Alere (NYSE:ALR) said today that federal judge upheld a ban imposed on its Arriva Medical diabetes division by the Centers for Medicare & Medicaid Services, vowing to appeal the decision barring the unit from government insurance reimbursement.
Arriva, which makes durable medical equipment for diabetic testing, was informed last October that its Medicare enrollment would be revoked by CMS, which accused the company of submitting claims for 211 deceased patients. Alere’s initial appeal was denied and CMS revoked Arriva’s enrollment 2 days later.
Alere then asked an administrative law judge to restore its enrollment, but said today in a regulatory filing that that appeal was denied April 25.
The company has said that the 211 claims allegedly made for dead people made up less than 0.003% of its 5.7 million filed claims.
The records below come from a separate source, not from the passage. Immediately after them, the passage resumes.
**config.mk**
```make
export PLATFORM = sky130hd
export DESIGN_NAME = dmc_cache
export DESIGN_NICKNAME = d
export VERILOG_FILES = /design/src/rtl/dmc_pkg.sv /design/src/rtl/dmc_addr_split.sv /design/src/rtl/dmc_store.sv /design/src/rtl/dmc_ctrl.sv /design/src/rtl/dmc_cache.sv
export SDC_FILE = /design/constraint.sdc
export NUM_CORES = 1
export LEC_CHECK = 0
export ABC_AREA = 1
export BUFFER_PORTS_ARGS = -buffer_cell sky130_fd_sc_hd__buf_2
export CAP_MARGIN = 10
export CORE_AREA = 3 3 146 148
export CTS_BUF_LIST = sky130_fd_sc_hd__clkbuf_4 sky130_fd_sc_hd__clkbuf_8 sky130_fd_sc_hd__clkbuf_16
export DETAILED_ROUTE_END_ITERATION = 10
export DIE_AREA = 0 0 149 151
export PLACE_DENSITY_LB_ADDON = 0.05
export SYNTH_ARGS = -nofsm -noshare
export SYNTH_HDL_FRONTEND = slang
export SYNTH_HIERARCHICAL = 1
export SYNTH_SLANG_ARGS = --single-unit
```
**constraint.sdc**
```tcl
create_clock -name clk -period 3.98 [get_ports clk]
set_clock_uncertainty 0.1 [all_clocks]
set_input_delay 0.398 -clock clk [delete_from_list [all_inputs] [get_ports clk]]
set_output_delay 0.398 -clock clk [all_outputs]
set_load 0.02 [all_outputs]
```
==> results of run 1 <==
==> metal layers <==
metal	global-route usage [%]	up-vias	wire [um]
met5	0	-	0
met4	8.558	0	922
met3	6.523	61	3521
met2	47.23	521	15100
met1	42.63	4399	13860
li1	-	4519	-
### src/rtl/mf_search_sup.sv
module mf_search_sup #(
  parameter int OK_MS     = 400,
  parameter int GIVEUP_MS = 500,
  localparam int CNT_W    = $clog2(GIVEUP_MS + 1)
) (
  input  logic       clk,
  input  logic       rst_n,
  input  logic       frame_rec_i,
  input  logic       mf_found_i,
  input  logic       tick_1ms_i,
  input  logic       flag_rd_i,
  input  logic       mask_wr_i,
  input  logic [1:0] mask_din_i,
  output logic [1:0] mask_o,
  output logic       mf_ok_o,
  output logic       mf_fail_o,
  output logic       search_o,
  output logic       frame_only_o,
  output logic       tx_alarm_o,
  output logic       irq_o
);

  logic [CNT_W-1:0] ms_cnt;
  logic             searching, fo, ok_f, fail_f;
  logic [1:0]       mask;

  wire active  = searching & ~frame_rec_i;
  wire found   = active & mf_found_i;
  wire early   = ms_cnt < CNT_W'(OK_MS);
  wire last_ms = ms_cnt == CNT_W'(GIVEUP_MS - 1);
  wire expire  = active & ~mf_found_i & tick_1ms_i & last_ms;
  wire set_ok  = found & early;

  always_ff @(posedge clk) begin
    if (!rst_n) begin
      searching <= 1'b0;
      ms_cnt    <= '0;
      fo        <= 1'b0;
    end else if (frame_rec_i) begin
      searching <= 1'b1;
      ms_cnt    <= '0;
      fo        <= 1'b0;
    end else if (searching) begin
      if (mf_found_i) begin
        searching <= 1'b0;
      end else if (tick_1ms_i) begin
        if (last_ms) begin
          searching <= 1'b0;
          fo        <= 1'b1;
        end else begin
          ms_cnt <= ms_cnt + 1'b1;
        end
      end
    end
  end

  always_ff @(posedge clk) begin
    if (!rst_n) begin
      ok_f   <= 1'b0;
      fail_f <= 1'b0;
      mask   <= 2'b11;
    end else begin
      ok_f   <= set_ok | (ok_f & ~flag_rd_i);
      fail_f <= expire | (fail_f & ~flag_rd_i);
      if (mask_wr_i) mask <= mask_din_i;
    end
  end

  assign mask_o       = mask;
  assign mf_ok_o      = ok_f;
  assign mf_fail_o    = fail_f;
  assign search_o     = searching;
  assign frame_only_o = fo;
  assign tx_alarm_o   = ~fo;
  assign irq_o        = (ok_f & ~mask[0]) | (fail_f & ~mask[1]);

endmodule

### config.mk
export PLATFORM = sky130hd
export DESIGN_NAME = mf_search_sup
export DESIGN_NICKNAME = d
export VERILOG_FILES = /design/src/rtl/mf_search_sup.sv
export SDC_FILE = /design/constraint.sdc
export NUM_CORES = 1
export LEC_CHECK = 0
export CAP_MARGIN = 40
export CORE_MARGIN = 8
export CORE_UTILIZATION = 45
export CTS_BUF_LIST = sky130_fd_sc_hd__clkbuf_16
export CTS_CLUSTER_DIAMETER = 30
export DETAILED_ROUTE_END_ITERATION = 7
export PLACE_DENSITY_LB_ADDON = 0.08
export SYNTH_ARGS = -nofsm -noshare
export SYNTH_HDL_FRONTEND = slang
export SYNTH_SLANG_ARGS = --single-unit
### constraint.sdc
create_clock -name clk -period 2.5 [get_ports clk]
set_clock_uncertainty 0.05 [all_clocks]
set_input_delay 0.5 -clock clk [delete_from_list [all_inputs] [get_ports clk]]
set_output_delay 0.5 -clock clk [all_outputs]
set_load 0.02 [all_outputs]
File: src/rtl/alarm_timer.sv
module alarm_timer #(
  parameter int CNT_W  = 16,
  parameter int DATA_W = 32,
  parameter int ADDR_W = 3,
  parameter int PS_W   = 3,
  parameter int THR_W  = 5
) (
  input  logic              clk,
  input  logic              rst_n,
  input  logic              tick_en,
  input  logic              wr_en,
  input  logic              rd_en,
  input  logic [ADDR_W-1:0] addr,
  input  logic [DATA_W-1:0] wdata,
  output logic [DATA_W-1:0] rdata,
  output logic              irq
);
  localparam int DIV_W = (1 << PS_W) - 1;
  localparam logic [ADDR_W-1:0] A_CTL = 0, A_CNT = 1, A_TOP = 2, A_BASE = 3, A_THR = 4;
  localparam int B_FLAG = 7, B_IE = 6, B_SEL = 3;

  logic              flag_q, ie_q, armed_q;
  logic [1:0]        sel_q;
  logic [PS_W-1:0]   ps_q;
  logic [CNT_W-1:0]  cnt_q, top_q, base_q;
  logic [THR_W-1:0]  thr_q, wcnt_q;
  logic [DIV_W-1:0]  div_q;

  wire unused_hi = ^wdata[DATA_W-1:CNT_W];

  wire ctl_wr  = wr_en && addr == A_CTL;
  wire cnt_wr  = wr_en && addr == A_CNT;
  wire top_wr  = wr_en && addr == A_TOP;
  wire base_wr = wr_en && addr == A_BASE;
  wire thr_wr  = wr_en && addr == A_THR;
  wire ctl_rd  = rd_en && addr == A_CTL;

  logic src;
  always_comb begin
    case (sel_q)
      2'd1:    src = 1'b1;
      2'd2:    src = tick_en;
      default: src = 1'b0;
    endcase
  end
  wire running = sel_q == 2'd1 || sel_q == 2'd2;

  wire [DIV_W-1:0] ps_mask = ~({DIV_W{1'b1}} << ps_q);
  wire cnt_tick = src && ((div_q & ps_mask) == ps_mask);
  wire wrap     = cnt_tick && cnt_q == top_q && !cnt_wr;
  wire thr_on   = thr_q != '0;
  wire set_ev   = wrap && (!thr_on || wcnt_q == thr_q - 1'b1);
  wire clr_ok   = ctl_wr && !wdata[B_FLAG] && armed_q && !(wrap && thr_on);
  wire flag_d   = set_ev ? 1'b1 : (clr_ok ? 1'b0 : flag_q);

  always_ff @(posedge clk) begin
    if (!rst_n) begin
      div_q <= '0;
    end else if (!running) begin
      div_q <= '0;
    end else if (src) begin
      div_q <= div_q + 1'b1;
    end
  end

  always_ff @(posedge clk) begin
    if (!rst_n)        cnt_q <= '0;
    else if (cnt_wr)   cnt_q <= base_q;
    else if (wrap)     cnt_q <= base_q;
    else if (cnt_tick) cnt_q <= cnt_q + 1'b1;
  end

  always_ff @(posedge clk) begin
    if (!rst_n) begin
      top_q  <= '1;
      base_q <= '0;
      thr_q  <= '0;
    end else begin
      if (top_wr)  top_q  <= wdata[CNT_W-1:0];
      if (base_wr) base_q <= wdata[CNT_W-1:0];
      if (thr_wr)  thr_q  <= wdata[THR_W-1:0];
    end
  end

  always_ff @(posedge clk) begin
    if (!rst_n) begin
      ie_q  <= 1'b0;
      sel_q <= 2'd0;
      ps_q  <= '0;
    end else if (ctl_wr) begin
      ie_q  <= wdata[B_IE];
      sel_q <= wdata[B_SEL+1:B_SEL];
      ps_q  <= wdata[PS_W-1:0];
    end
  end

  always_ff @(posedge clk) begin
    if (!rst_n) begin
      wcnt_q <= '0;
    end else if (thr_wr) begin
      wcnt_q <= '0;
    end else if (wrap && thr_on) begin
      wcnt_q <= set_ev ? '0 : wcnt_q + 1'b1;
    end
  end

  always_ff @(posedge clk) begin
    if (!rst_n) begin
      flag_q  <= 1'b0;
      armed_q <= 1'b0;
    end else begin
      flag_q <= flag_d;
      if (!flag_d)               armed_q <= 1'b0;
      else if (ctl_rd && flag_q) armed_q <= 1'b1;
    end
  end

  assign irq = flag_q & ie_q;

  always_comb begin
    rdata = '0;
    case (addr)
      A_CTL: begin
        rdata[B_FLAG]          = flag_q;
        rdata[B_IE]            = ie_q;
        rdata[B_SEL+1:B_SEL]   = sel_q;
        rdata[PS_W-1:0]        = ps_q;
      end
      A_CNT:   rdata[CNT_W-1:0] = cnt_q;
      A_TOP:   rdata[CNT_W-1:0] = top_q;
      A_BASE:  rdata[CNT_W-1:0] = base_q;
      A_THR:   rdata[THR_W-1:0] = thr_q;
      default: rdata = '0;
    endcase
  end

  a_r2_reload: assert property (@(posedge clk) disable iff (!rst_n)
    wrap |=> cnt_q == $past(base_q));
  a_r4_load: assert property (@(posedge clk) disable iff (!rst_n)
    cnt_wr |=> cnt_q == $past(base_q));
  a_r5_hold: assert property (@(posedge clk) disable iff (!rst_n)
    (!running && !cnt_wr) |=> $stable(cnt_q));
  a_r3_flag_on_wrap: assert property (@(posedge clk) disable iff (!rst_n)
    $rose(flag_q) |-> $past(wrap));
  a_r8_clear_armed: assert property (@(posedge clk) disable iff (!rst_n)
    $fell(flag_q) |-> $past(armed_q));
endmodule

File: config.mk
export PLATFORM = sky130hd
export DESIGN_NAME = alarm_timer
export DESIGN_NICKNAME = d
export VERILOG_FILES = /design/src/rtl/alarm_timer.sv
export SDC_FILE = /design/constraint.sdc
export NUM_CORES = 1
export LEC_CHECK = 0
export ABC_CLOCK_PERIOD_IN_PS = 5100
export BUFFER_PORTS_ARGS = -buffer_cell sky130_fd_sc_hd__buf_2
export CELL_PAD_IN_SITES_DETAIL_PLACEMENT = 2
export CELL_PAD_IN_SITES_GLOBAL_PLACEMENT = 2
export CORE_ASPECT_RATIO = 1.2
export CORE_MARGIN = 4
export CORE_UTILIZATION = 36
export DETAILED_ROUTE_END_ITERATION = 16
export GPL_TIMING_DRIVEN = 1
export MAX_ROUTING_LAYER = met4
export PLACE_DENSITY = 0.84
export REMOVE_ABC_BUFFERS = 1
export SETUP_SLACK_MARGIN = 0.15
export SYNTH_ARGS = -nofsm -noshare
export SYNTH_HDL_FRONTEND = slang
export SYNTH_SLANG_ARGS = --single-unit
File: constraint.sdc
create_clock -name clk -period 5.1 [get_ports clk]
set_clock_uncertainty 0.15 [all_clocks]
set_input_delay 1.02 -clock clk [delete_from_list [all_inputs] [get_ports clk]]
set_output_delay 1.02 -clock clk [all_outputs]
set_load 0.02 [all_outputs]
==> flow_metrics.py <==
metrics = {
    "sta": {
        "hold_violations": 0,
        "timing.final.ws_setup_ns": 1.333,
        "fin_crit_sh": 0.7386,
        "slew_viol_final": 0,
        "relSlewSlack": 0.3666,
        "worst_pin_slew_ns": 0.9501,
        "hold-worst-slack_ns": 0.3199,
        "period_needed_ns": 3.767,
        "max_freq_mhz": 265.5,
        "rsz0062_at_grt": "false",
        "setup_tns_ns": 0,
        "setup_viol": 0,
    },
    "clock_tree": {
        "clk_latency_ns": 0.34,
        "cts_resized": 0,
        "clk_pin_slew_ns": 0.05,
        "cts-htree-levels": 3,
        "clock-sinks": 73,
        "cts_root_buffer": "clkbuf_16",
        "numCtsBuffers": 9,
        "holdBufCountCts": 0,
        "cts_buffer_depth": 2,
        "cts_setup_buffers": 0,
        "tritoncts": "yes",
    },
    "grt": {
        "antenna_found_initial": 0,
        "grt_pass1_wl_mm": 24.21,
        "track_usage": 0.2335,
        "grt_overflow": 0,
        "grt_max_degree": 34,
        "grt_pass1_vias": 4503,
    },
    "finish": {
        "multi_input_area_um2": 2619,
        "finalNonFillerCells": 715,
        "n_antenna_cell": 0,
        "drive_above_1_share": 0.1595,
        "nets": 603,
        "regArea_um2": 1461,
        "areaGrowthSynthToFinish_pct": 11.54,
        "stdcell_area_um2": 4825,
        "fillers": 1358,
    },
    "routing": {
        "vias": 3973,
        "drtAntennaViolNets": 0,
        "wirelength_mm": 15.13,
        "wl_per_cell_um": 21.16,
        "first_pass_iters": 4,
        "drt_iter0_drc": 202,
        "drc": 0,
        "detail_route.vias_per_cell": 5.557,
    },
    "floorplanning": {
        "dieWidth_um": 108.1,
        "die_area_um2": 13840,
        "io_pins": 73,
        "start_util": 0.3705,
        "dieHeight_um": 128.1,
        "core_area_um2": 11670,
        "rows": 43,
    },
    "logic_synthesis": {
        "syn_area_per_cell_um2": 8.177,
        "seq_area_frac_synth": 0.3379,
        "synth.distinct_cells": 65,
        "ys_seq_elements": 73,
        "synth_top_area_frac": 0.3379,
        "yosys.area.top_type": "dfxtp_1",
        "ys_top_cells_by_count": "nand2_1 (90), dfxtp_1 (73), nor2_1 (48)",
        "synth_area_leaders": "dfxtp_1 (34%), nand2_1 (7.8%), mux2i_1 (4.9%)",
        "synth_area_um2": 4325,
        "synthFlopType": "dfxtp_1",
        "synth_edf_count": 0,
        "synthCells": 529,
        "ys.warnings.count": 0,
        "async_reset_ff_frac": 0,
        "yosysMostFrequentCell": "nand2_1",
    },
    "power": {
        "cell_internal_pwr_mw": 0.9719,
        "irDropWorstVdd_mv": 0.1569,
        "switchingPower_mw": 0.3486,
        "comb_power_share": 0.108,
        "p_sw_frac": 0.2640,
        "clkPwrFrac": 0.440,
        "p_per_area_nw_per_um2": 273.7,
        "cellLeakagePower_nw": 1.819,
        "p_seq_frac": 0.452,
    },
    "place": {
        "gp_congestion": 0.8350,
        "dp_slack_ns": 1.350,
        "place_area_um2": 4567,
        "dp.cells": 703,
        "dpl.hpwl_mm": 10.74,
        "port_buffers": 40,
    },
    "setup_path": {
        "cp.required_ns": 3.93,
        "slowest_stage": "mux4_2",
        "crit_path_start": "addr[1]",
        "crit_top_cell": "buf_2",
        "worstPathCellList": "buf_2 > buf_4 > mux4_2 > inv_1 > o32ai_1 > buf_2",
        "worstPathMaxFanout": 21,
        "slowest_delay_ns": 0.56,
        "timing_worst_setup_path_type": "input pin to output port",
        "end_kind": "output port",
        "reg2reg_from": "sel_q[0]",
        "start_kind": "input pin",
        "worstPathArrival_ns": 2.60,
    },
    "min_path": {
        "hold_path_class": "flip-flop to flip-flop",
        "hold_start": "base_q[12]",
    },
    "outcome": {
        "status": "finished, final reports clean",
    },
    "job": {
        "max_cap_violations": 0,
    },
}
-- placed cells by master, fill, tap and decap left out, types with 3 or more instances in the layout --
| cell type | n |
|---|---|
| ha_1 | 6 |
| nand2b_1 | 7 |
| mux4_2 | 3 |
| buf_2 | 40 |
| buf_4 | 7 |
| a22oi_1 | 10 |
| inv_1 | 9 |
| nor4_4 | 4 |
| o221ai_1 | 4 |
| and4_1 | 3 |
| mux2i_1 | 21 |
| nand4_1 | 4 |
| a31oi_1 | 4 |
| nor3_1 | 7 |
| dfxtp_1 | 73 |
| o22ai_1 | 5 |
| o21ai_1 | 4 |
| or3_1 | 4 |
| nand3_1 | 35 |
| o21ai_0 | 9 |
| nor4_1 | 3 |
| a21oi_1 | 39 |
| conb_1 | 16 |
| xnor2_1 | 8 |
| mux2_2 | 10 |
| nor2_1 | 48 |
| clkbuf_16 | 9 |
| nor2b_1 | 9 |
| nand2_1 | 90 |
| xor2_1 | 22 |
-- kinds of logic after synthesis --
| logic type | synth area share |
|---|---|
| buffers and inverters | 0.06971 |
| xor gates and xnor gates | 0.06451 |
| muxes | 0.09025 |
| DFF | 0.3379 |
| adders and majority gates | 0.01736 |
| and+or+nand+nor | 0.2679 |
| other | 0.0008670 |
| AOI/OAI and AO/OA | 0.1516 |
-- worst paths after layout --
kind	end	slack [ns]	cells after the start
worst max-delay path	rdata[3]	1.33	6
worst min-delay path	base_q[12]	0.32	2
worst max register to register	cnt_q[9]	2.21	9
worst min register to register	base_q[12]	0.32	2
-- critical path: cells and delay by family --
| kind | cells | cell delay, ns |
|---|---|---|
| AOI/OAI and AO/OA | 1 | 0.08 |
| buffers and inverters | 4 | 0.93 |
| muxes | 1 | 0.56 |
-- registers in the layout, summed over array words and instances (netlist names) --
signal	cells
top_q	16
cnt_q	16
ps_q	3
thr_q	5
base_q	16
ie_q	1
sel_q	2
wcnt_q	5
flag_q	1
div_q	7
armed_q	1
-- through the flow --
stage | power (mW) | util
4_1_cts | 1.332 | 0.4132
3_5_place_dp | 0.7500 | 0.3912
5_1_grt | 1.367 | 0.4132
2_1_floorplan | 0.6862 | -
6_report | 1.321 | 0.4132
3_3_place_gp | 0.7436 | 0.3912
-- power groups by stage --
stage / combinational, mW / clock, mW / sequential, mW
final: 0.142 / 0.581 / 0.598
after global routing: 0.155 / 0.613 / 0.599
after CTS: 0.143 / 0.592 / 0.597
after detailed placement: 0.141 / 0 / 0.609
after global placement: 0.135 / 0 / 0.608
after floorplan: 0.0821 / 0 / 0.604
-- cell type report --
cell class,count,share of cell area
Sequential cell,73,0.3029
Clock inverter,1,0.001037
Tap cell,157,0.04072
Inverter,10,0.007780
Timing Repair Buffer,47,0.05239
Clock buffer,11,0.05239
Multi-Input combinational cell,416,0.5428
-- routing by layer --
metal  GRT usage  routed length, µm  vias to the layer above
met2      0.4378               8236                       75
li1            -                  -                     1880
met3     0.03123                490                       18
met1      0.2568               6192                     2000
met4     0.06166                208                        0
met5           -                  0                        -
No activity file was read; power rests on OpenSTA's default activity.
“We intend to proceed with the administrative appeals process by appealing the ALJ decision to the Dept. Appeals Board,” Alere said in the filing today.
The Waltham, Mass.-based company is set to be acquired by Abbott (NYSE:ABT). The $5.8 billion deal, announced in February, soon ran into trouble. A March 11 subpoena from the U.S. Justice Dept. sought documents on Alere’s dealings with 3rd-party distributors and foreign healthcare officials and the company was late in filing its full-year results for 2015.
Alere in April 2016 rejected a $50 million offer to spike the merger and a few months later sued Abbott, looking to force the deal. Abbott filed its own lawsuit seeking to terminate the buyout, citing a “substantial loss in Alere’s value;” last month Abbott agreed to go through with the deal, but at the much lower price of $5.3 billion.